Vivimos en una época obsesionada con la cuantificación: medimos la productividad, los niveles de glucosa, los pasos diarios y hasta la calidad del sueño. No es extraño, entonces, que hayamos caído también en la tentación de medir el sufrimiento, como si se tratara de una magnitud comparable y universal. En la lógica social subyacente, a cada circunstancia le correspondería un “baremo” de dolor: al desempleo, una cierta cuota de angustia; a la enfermedad grave, un umbral superior; a la ruptura de pareja, un escalón menor. Pero esa aritmética emocional es, en el fondo, un espejismo.
El sufrimiento no se asigna por decreto ni responde a una escala externa. Se experimenta en la intimidad más radical de cada persona, modulada por su historia, sus recursos internos, sus vínculos y su momento vital. Un adolescente que llora desconsolado tras su primer desengaño amoroso no está “exagerando”: está, probablemente, enfrentando la que —hasta ese instante— constituye la mayor fractura emocional de su vida. Que desde fuera lo contemplemos con indulgente sonrisa solo revela nuestra incapacidad de recordar que el dolor, cuando se siente, es siempre absoluto para quien lo vive.

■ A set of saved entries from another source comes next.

### src/hdl/cmfs_pkg.sv
// What this block does
// - chain starts on a clean key press only while idle processor and no tape transfer
// - chain has two time states, each ended by a pulse; last may start a cycle
// - first pulse sets state one; each ~2 us delay gives the next pulse
// - key-held level rises with first pulse and stays while the key is down
// - third pulse sets active and cycle-complete for every key but initialisation
// - all keys but resume clear skip, word-half and major states at first pulse
// - initialisation at second pulse clears processor state and peripheral controllers
// - initialisation third pulse sets mode from switch and forces low field bits
// - power-on clear does the same but always picks basic mode
// - initialisation keeps opcode register but forces its top three bits to one
// - deposit/inspect third pulse loads left switches to address, starts memory, no next-instruction
// - time pulse 2 clears opcode register unless defer, execute or second-execute set
// - state 3 loads right switches (deposit) or memory word (inspect) into buffer
// - state 5 of deposit/inspect clears active and auto-repeat
// - deposit-advance sets own flag, auto-repeat if held, reloads address, writes switches
// - after deposit-advance and release, inspect-advance runs with address carry insert
// - inspect-advance increments address at pulse 1, reads memory, clears flags at 5
// - start-20 loads 20 into counter at second pulse, copies to address, fetch, active
// - start-400 acts like start-20 but begins at 400
// - start-switches loads left switches to counter and field bits from switches 00-01
// - with extended memory, field switches go to instruction buffer high bits
// - a processor cycle begins only when active, cycle-complete and memory idle
//
// package of the console manual sequencer: constants, key and output carriers.
// assumes a 10 MHz clock and msb-first bit numbering of 12-bit words.
package cmfs_pkg;

    // ************************************************************
    // timing
    // ************************************************************
    localparam int CLK_PERIOD_NS = 100;
    localparam int STEP_DELAY_NS = 2000;                    // manual chain step, about 2 us
    localparam int STEP_DELAY_CYC = STEP_DELAY_NS / CLK_PERIOD_NS;
    localparam int TIMER_W = 5;

    // ************************************************************
    // data values and field presets (bit 0 is the msb)
    // ************************************************************
    localparam int WORD_W = 12;
    localparam int FIELD_W = 6;
    localparam int SAVE_W = 7;
    localparam logic [11:0] START20_ADDR = 12'h010;         // bit 07 set, octal 20
    localparam logic [11:0] START400_ADDR = 12'h100;        // bit 03 set, octal 400
    localparam logic [2:0] OPC_TOP_FORCE = 3'h7;            // opcode bits 0..2
    localparam logic [5:0] INSTR_FIELD_PRESET = 6'h04;      // bit 03
    localparam logic [5:0] DATA_FIELD_PRESET = 6'h06;       // bits 03 and 04
    localparam logic [6:0] SAVE_FIELD_PRESET = 7'h01;       // bit 06
    localparam logic MODE_BASIC = 1'b0;
    localparam logic [11:0] WORD_RESET = 12'h000;

    // ************************************************************
    // carriers
    // ************************************************************
    typedef struct packed {
        logic init_key;
        logic deposit_key;
        logic inspect_key;
        logic deposit_advance_key;
        logic inspect_advance_key;
        logic start20_key;
        logic start400_key;
        logic begin_from_switches_key;
        logic resume_key;
    } cmfs_keys_t;

    typedef struct packed {
        logic key_held_level;
        logic manual_pulse_first;
        logic manual_pulse_second;
        logic manual_pulse_third;
        logic manual_state_first;
        logic manual_state_second;
    } cmfs_chain_t;

    typedef struct packed {
        logic skip_clear;
        logic half_clear;
        logic major_clear;
        logic cpu_clear;
        logic periph_clear;
    } cmfs_clears_t;

    typedef enum logic [3:0] {
        OP_NONE, OP_INIT, OP_DEP, OP_INSP, OP_DEPADV,
        OP_INSPADV, OP_ST20, OP_ST400, OP_STSW, OP_RESUME
    } cmfs_op_t;

    typedef enum logic [1:0] {
        CH_IDLE = 2'b00,
        CH_S1   = 2'b01,
        CH_S2   = 2'b11,
        CH_WAIT = 2'b10
    } cmfs_chain_st_t;

endpackage : cmfs_pkg

### src/hdl/cmfs_sync.sv
// two-flop synchroniser for the operator pins.
// assumes the pins are asynchronous levels; nothing reads the first stage but the second.
`timescale 1ns/100ps
module cmfs_sync #(
    parameter int W = 1
) (
    input  wire logic         clk,
    input  wire logic         rst_n,
    input  wire logic [W-1:0] d,
    output logic      [W-1:0] q
);

    logic [W-1:0] meta_r;

    // ************************************************************
    // two stages
    // ************************************************************
    always_ff @(posedge clk or negedge rst_n) begin
        if (!rst_n) begin
            meta_r <= '0;
            q      <= '0;
        end else begin
            meta_r <= d;
            q      <= meta_r;
        end
    end

endmodule : cmfs_sync

### src/hdl/cmfs_sequencer.sv
// console manual function sequencer: key chain, manual ops and cycle hand-off.
// assumes processor time pulses, major states and memory data arrive on clk.
`timescale 1ns/100ps
module cmfs_sequencer (
    input  wire logic                clk,
    input  wire logic                rst_n,
    input  wire cmfs_pkg::cmfs_keys_t keys,
    input  wire logic [11:0]         left_switch_bank,
    input  wire logic [11:0]         right_switch_bank,
    input  wire logic [2:0]          field_switches,
    input  wire logic                mode_switch,
    input  wire logic                auto_switch,
    input  wire logic                ext_mem_fitted,
    input  wire logic                tape_busy,
    input  wire logic                power_clear,
    input  wire logic                tp1,
    input  wire logic                tp2,
    input  wire logic                tp3,
    input  wire logic                tp5,
    input  wire logic                mem_idle,
    input  wire logic                defer_state,
    input  wire logic                execute_state,
    input  wire logic                execute2_state,
    input  wire logic [11:0]         mem_data,
    output cmfs_pkg::cmfs_chain_t    chain,
    output cmfs_pkg::cmfs_clears_t   clears,
    output logic                     active,
    output logic                     cycle_done,
    output logic                     cycle_start,
    output logic                     next_instr_gate,
    output logic                     fetch_set,
    output logic                     mem_write,
    output logic                     auto_repeat,
    output logic                     deposit_adv_flag,
    output logic                     inspect_adv_flag,
    output logic                     mode_reg,
    output logic [11:0]              mem_addr_reg,
    output logic [11:0]              memory_buffer_reg,
    output logic [11:0]              opcode_holding_reg,
    output logic [11:0]              prog_counter,
    output logic [5:0]               instr_buffer_field,
    output logic [5:0]               instr_field_reg,
    output logic [5:0]               data_field_reg,
    output logic [6:0]               save_field_reg
);

    localparam logic [cmfs_pkg::TIMER_W-1:0] STEP_CYC = cmfs_pkg::TIMER_W'(cmfs_pkg::STEP_DELAY_CYC);

    // ************************************************************
    // pin synchronisers
    // ************************************************************
    localparam int SYNC_W = 9 + 12 + 12 + 3 + 5;
    logic [SYNC_W-1:0]    sync_q;
    cmfs_pkg::cmfs_keys_t keys_s;
    logic [11:0]          lsw_s;
    logic [11:0]          rsw_s;
    logic [2:0]           fsw_s;
    logic                 mode_s;
    logic                 auto_s;
    logic                 ext_s;
    logic                 tape_s;
    logic                 pwr_s;

    cmfs_sync #(.W(SYNC_W)) u_sync (
        .clk   (clk),
        .rst_n (rst_n),
        .d     ({keys, left_switch_bank, right_switch_bank, field_switches,
                 mode_switch, auto_switch, ext_mem_fitted, tape_busy, power_clear}),
        .q     (sync_q)
    );

    assign {keys_s, lsw_s, rsw_s, fsw_s, mode_s, auto_s, ext_s, tape_s, pwr_s} = sync_q;

    // ************************************************************
    // key decode and start condition
    // ************************************************************
    cmfs_pkg::cmfs_chain_st_t st_r;
    cmfs_pkg::cmfs_op_t       op_r;
    cmfs_pkg::cmfs_op_t       key_op;
    logic [cmfs_pkg::TIMER_W-1:0] tmr_r;
    logic key_any;
    logic armed_r;
    logic pwr_d_r;
    logic pwr_rise;
    logic pwr_op_r;
    logic start;
    logic step_done;
    logic p0;
    logic p1;
    logic p2;
    logic manual_r;
    logic carry_ins_r;

    // one key at a time is assumed; priority only breaks accidental overlaps
    always_comb begin
        key_op = cmfs_pkg::OP_NONE;
        if (keys_s.init_key)                     key_op = cmfs_pkg::OP_INIT;
        else if (keys_s.deposit_key)             key_op = cmfs_pkg::OP_DEP;
        else if (keys_s.inspect_key)             key_op = cmfs_pkg::OP_INSP;
        else if (keys_s.deposit_advance_key)     key_op = cmfs_pkg::OP_DEPADV;
        else if (keys_s.inspect_advance_key)     key_op = cmfs_pkg::OP_INSPADV;
        else if (keys_s.start20_key)             key_op = cmfs_pkg::OP_ST20;
        else if (keys_s.start400_key)            key_op = cmfs_pkg::OP_ST400;
        else if (keys_s.begin_from_switches_key) key_op = cmfs_pkg::OP_STSW;
        else if (keys_s.resume_key)              key_op = cmfs_pkg::OP_RESUME;
    end

    assign key_any   = |keys_s;
    assign pwr_rise  = pwr_s && !pwr_d_r;
    // power-on clear bypasses the run and tape gating
    assign start     = (st_r == cmfs_pkg::CH_IDLE) &&
                       (pwr_rise || (key_any && armed_r && !active && !tape_s));
    assign step_done = (tmr_r == STEP_CYC - 1'b1);
    assign p0        = start;
    assign p1        = (st_r == cmfs_pkg::CH_S1) && step_done;
    assign p2        = (st_r == cmfs_pkg::CH_S2) && step_done;

    // ************************************************************
    // manual timing chain
    // ************************************************************
    always_ff @(posedge clk or negedge rst_n) begin
        if (!rst_n) begin
            st_r     <= cmfs_pkg::CH_IDLE;
            tmr_r    <= '0;
            op_r     <= cmfs_pkg::OP_NONE;
            pwr_op_r <= 1'b0;
            pwr_d_r  <= 1'b0;
            armed_r  <= 1'b0;
            chain    <= '0;
        end else begin
            pwr_d_r <= pwr_s;
            chain.manual_pulse_first  <= p0;
            chain.manual_pulse_second <= p1;
            chain.manual_pulse_third  <= p2;
            // re-arm only after a release, so a held key cannot restart
            if (start)
                armed_r <= 1'b0;
            else if (!key_any)
                armed_r <= 1'b1;
            if (start && !pwr_rise)
                chain.key_held_level <= 1'b1;
            else if (!key_any)
                chain.key_held_level <= 1'b0;
            unique case (st_r)
                cmfs_pkg::CH_IDLE: begin
                    tmr_r <= '0;
                    if (start) begin
                        st_r     <= cmfs_pkg::CH_S1;
                        op_r     <= pwr_rise ? cmfs_pkg::OP_INIT : key_op;
                        pwr_op_r <= pwr_rise;
                        chain.manual_state_first <= 1'b1;
                    end
                end
                cmfs_pkg::CH_S1: begin
                    tmr_r <= step_done ? '0 : tmr_r + 1'b1;
                    if (step_done) begin
                        st_r <= cmfs_pkg::CH_S2;
                        chain.manual_state_first  <= 1'b0;
                        chain.manual_state_second <= 1'b1;
                    end
                end
                cmfs_pkg::CH_S2: begin
                    tmr_r <= step_done ? '0 : tmr_r + 1'b1;
                    if (step_done) begin
                        st_r <= cmfs_pkg::CH_WAIT;
                        chain.manual_state_second <= 1'b0;
                    end
                end
                cmfs_pkg::CH_WAIT: begin
                    tmr_r <= '0;
                    if (!key_any)
                        st_r <= cmfs_pkg::CH_IDLE;
                end
            endcase
        end
    end

    // ************************************************************
    // clear pulses toward processor and peripherals
    // ************************************************************
    always_ff @(posedge clk or negedge rst_n) begin
        if (!rst_n) begin
            clears <= '0;
        end else begin
            clears.skip_clear   <= p0 && (pwr_rise || key_op != cmfs_pkg::OP_RESUME);
            clears.half_clear   <= p0 && (pwr_rise || key_op != cmfs_pkg::OP_RESUME);
            clears.major_clear  <= p0 && (pwr_rise || key_op != cmfs_pkg::OP_RESUME);
            clears.cpu_clear    <= p1 && (op_r == cmfs_pkg::OP_INIT);
            clears.periph_clear <= p1 && (op_r == cmfs_pkg::OP_INIT);
        end
    end

    // ************************************************************
    // run, cycle and manual-op flags
    // ************************************************************
    always_ff @(posedge clk or negedge rst_n) begin
        if (!rst_n) begin
            active           <= 1'b0;
            cycle_done       <= 1'b0;
            cycle_start      <= 1'b0;
            next_instr_gate  <= 1'b1;
            fetch_set        <= 1'b0;
            auto_repeat      <= 1'b0;
            deposit_adv_flag <= 1'b0;
            inspect_adv_flag <= 1'b0;
            manual_r         <= 1'b0;
            carry_ins_r      <= 1'b0;
        end else begin
            fetch_set   <= 1'b0;
            // cycle begins on all three flags; cycle-complete drops as it does
            cycle_start <= active && cycle_done && mem_idle && !cycle_start;
            if (active && cycle_done && mem_idle && !cycle_start)
                cycle_done <= 1'b0;
            if (p1 && op_r == cmfs_pkg::OP_INIT) begin
                active           <= 1'b0;
                auto_repeat      <= 1'b0;
                deposit_adv_flag <= 1'b0;
                inspect_adv_flag <= 1'b0;
                manual_r         <= 1'b0;
            end
            if (p1 && (op_r == cmfs_pkg::OP_DEPADV || op_r == cmfs_pkg::OP_INSPADV)
                    && auto_s && chain.key_held_level)
                auto_repeat <= 1'b1;
            if (p1 && op_r == cmfs_pkg::OP_DEPADV)
                deposit_adv_flag <= 1'b1;
            if (p1 && op_r == cmfs_pkg::OP_INSPADV)
                inspect_adv_flag <= 1'b1;
            if (p2 && op_r != cmfs_pkg::OP_INIT) begin
                active     <= 1'b1;
                cycle_done <= 1'b1;
                unique case (op_r)
                    cmfs_pkg::OP_DEP, cmfs_pkg::OP_INSP, cmfs_pkg::OP_DEPADV: begin
                        next_instr_gate <= 1'b0;
                        manual_r        <= 1'b1;
                    end
                    cmfs_pkg::OP_INSPADV: begin
                        next_instr_gate <= 1'b0;
                        manual_r        <= 1'b1;
                        carry_ins_r     <= 1'b1;
                    end
                    cmfs_pkg::OP_ST20, cmfs_pkg::OP_ST400, cmfs_pkg::OP_STSW: begin
                        next_instr_gate <= 1'b1;
                        fetch_set       <= 1'b1;
                    end
                    default: next_instr_gate <= 1'b1;
                endcase
            end
            if (tp1 && carry_ins_r)
                carry_ins_r <= 1'b0;
            // end of a manual memory cycle at time pulse 5
            if (tp5 && manual_r) begin
                if (deposit_adv_flag && !chain.key_held_level) begin
                    deposit_adv_flag <= 1'b0;
                    inspect_adv_flag <= 1'b1;
                    carry_ins_r      <= 1'b1;
                    cycle_done       <= 1'b1;
                end else begin
                    active           <= 1'b0;
                    auto_repeat      <= 1'b0;
                    inspect_adv_flag <= 1'b0;
                    deposit_adv_flag <= 1'b0;
                    manual_r         <= 1'b0;
                    next_instr_gate  <= 1'b1;
                end
            end
        end
    end

    // ************************************************************
    // address, counter, buffer and opcode registers
    // ************************************************************
    always_ff @(posedge clk or negedge rst_n) begin
        if (!rst_n) begin
            mem_addr_reg       <= cmfs_pkg::WORD_RESET;
            memory_buffer_reg  <= cmfs_pkg::WORD_RESET;
            opcode_holding_reg <= cmfs_pkg::WORD_RESET;
            prog_counter       <= cmfs_pkg::WORD_RESET;
            mem_write          <= 1'b0;
        end else begin
            mem_write <= 1'b0;
            if (p1) begin
                unique case (op_r)
                    cmfs_pkg::OP_INIT: begin
                        mem_addr_reg      <= cmfs_pkg::WORD_RESET;
                        memory_buffer_reg <= cmfs_pkg::WORD_RESET;
                        prog_counter      <= cmfs_pkg::WORD_RESET;
                        // opcode kept, only its top bits forced
                        opcode_holding_reg[11:9] <= cmfs_pkg::OPC_TOP_FORCE;
                    end
                    cmfs_pkg::OP_ST20:  prog_counter <= cmfs_pkg::START20_ADDR;
                    cmfs_pkg::OP_ST400: prog_counter <= cmfs_pkg::START400_ADDR;
                    cmfs_pkg::OP_STSW:  prog_counter <= lsw_s;
                    default: ;
                endcase
            end else if (p2) begin
                unique case (op_r)
                    cmfs_pkg::OP_DEP, cmfs_pkg::OP_INSP: mem_addr_reg <= lsw_s;
                    cmfs_pkg::OP_DEPADV: mem_addr_reg <= mem_addr_reg;
                    cmfs_pkg::OP_ST20, cmfs_pkg::OP_ST400, cmfs_pkg::OP_STSW:
                        mem_addr_reg <= prog_counter;
                    default: ;
                endcase
            end else if (tp1 && carry_ins_r) begin
                mem_addr_reg <= mem_addr_reg + 12'h001;
            end
            if (tp2 && !defer_state && !execute_state && !execute2_state)
                opcode_holding_reg <= cmfs_pkg::WORD_RESET;
            if (tp3 && manual_r) begin
                if (inspect_adv_flag || (!deposit_adv_flag && op_r == cmfs_pkg::OP_INSP)) begin
                    memory_buffer_reg <= mem_data;
                end else begin
                    memory_buffer_reg <= rsw_s;
                    mem_write         <= 1'b1;
                end
            end
        end
    end

    // ************************************************************
    // mode and memory field registers
    // ************************************************************
    always_ff @(posedge clk or negedge rst_n) begin
        if (!rst_n) begin
            mode_reg           <= cmfs_pkg::MODE_BASIC;
            instr_buffer_field <= '0;
            instr_field_reg    <= '0;
            data_field_reg     <= '0;
            save_field_reg     <= '0;
        end else begin
            if (p1 && op_r == cmfs_pkg::OP_INIT) begin
                instr_buffer_field <= '0;
                instr_field_reg    <= '0;
                data_field_reg     <= '0;
                save_field_reg     <= '0;
            end
            if (p2 && op_r == cmfs_pkg::OP_INIT) begin
                // power-on always lands in basic mode
                mode_reg           <= pwr_op_r ? cmfs_pkg::MODE_BASIC : mode_s;
                instr_buffer_field <= instr_buffer_field | cmfs_pkg::INSTR_FIELD_PRESET;
                instr_field_reg    <= instr_field_reg | cmfs_pkg::INSTR_FIELD_PRESET;
                data_field_reg     <= data_field_reg | cmfs_pkg::DATA_FIELD_PRESET;
                save_field_reg     <= save_field_reg | cmfs_pkg::SAVE_FIELD_PRESET;
            end
            if (p1 && op_r == cmfs_pkg::OP_STSW) begin
                instr_buffer_field[2:1] <= lsw_s[11:10];
                instr_field_reg[2:1]    <= lsw_s[11:10];
                if (ext_s)
                    instr_buffer_field[5:3] <= fsw_s;
            end
        end
    end

endmodule : cmfs_sequencer

### config.mk
export PLATFORM = sky130hd
export DESIGN_NAME = cmfs_sequencer
export DESIGN_NICKNAME = d
export VERILOG_FILES = /design/src/hdl/cmfs_pkg.sv /design/src/hdl/cmfs_sync.sv /design/src/hdl/cmfs_sequencer.sv
export SDC_FILE = /design/constraint.sdc
export NUM_CORES = 1
export LEC_CHECK = 0
export ABC_AREA = 1
export BUFFER_PORTS_ARGS = -buffer_cell sky130_fd_sc_hd__buf_2
export CORE_AREA = 2 2 109 111
export DETAILED_ROUTE_END_ITERATION = 10
export DIE_AREA = 0 0 111 113
export PLACE_DENSITY = 0.92
export SYNTH_ARGS = -nofsm -noshare
export SYNTH_HDL_FRONTEND = slang
export SYNTH_HIERARCHICAL = 1
export SYNTH_SLANG_ARGS = --single-unit
### constraint.sdc
create_clock -name clk -period 3.8 [get_ports clk]
set_input_delay 0.38 -clock clk [delete_from_list [all_inputs] [get_ports clk]]
set_output_delay 0.38 -clock clk [all_outputs]
set_load 0.01 [all_outputs]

La psicología social nos advierte del riesgo de trivializar el sufrimiento ajeno. Cuando jerarquizamos el dolor, caemos en la trampa de negar legitimidad a la experiencia del otro, como si dijéramos: “Tu herida no es suficiente para justificar tu llanto”. Esto no solo aísla, sino que profundiza el padecimiento, porque transforma un dolor íntimo en una especie de vergüenza pública. Es una forma sutil de violencia simbólica, de invalidación.
El sufrimiento, en cambio, se parece más a un lenguaje secreto: cada cual lo habla con la gramática que su biografía le ha enseñado. Para unos, perder un empleo supone un terremoto de identidad; para otros, es apenas un contratiempo. Para unos, la muerte de un ser querido se lleva consigo toda posibilidad de futuro; para otros, sorprendentemente, abre un cauce inesperado de resiliencia. No hay una única traducción válida, y pretenderla nos condena a la incomprensión.
Conviene recordar —también para con nosotros mismos— que el dolor no necesita justificarse ante un tribunal de objetividades. Basta con sentirlo para que sea real. Y si aceptamos esta premisa, la empatía deja de ser un gesto paternalista para convertirse en un reconocimiento genuino: no que entendamos exactamente lo que siente el otro, sino que validamos que lo que siente es suyo, legítimo, profundo.
Quizá, al final, el reto no sea aprender a medir el sufrimiento, sino a habitarlo y acompañarlo, sin comparaciones ni balances. Porque lo que duele no se pesa: se vive.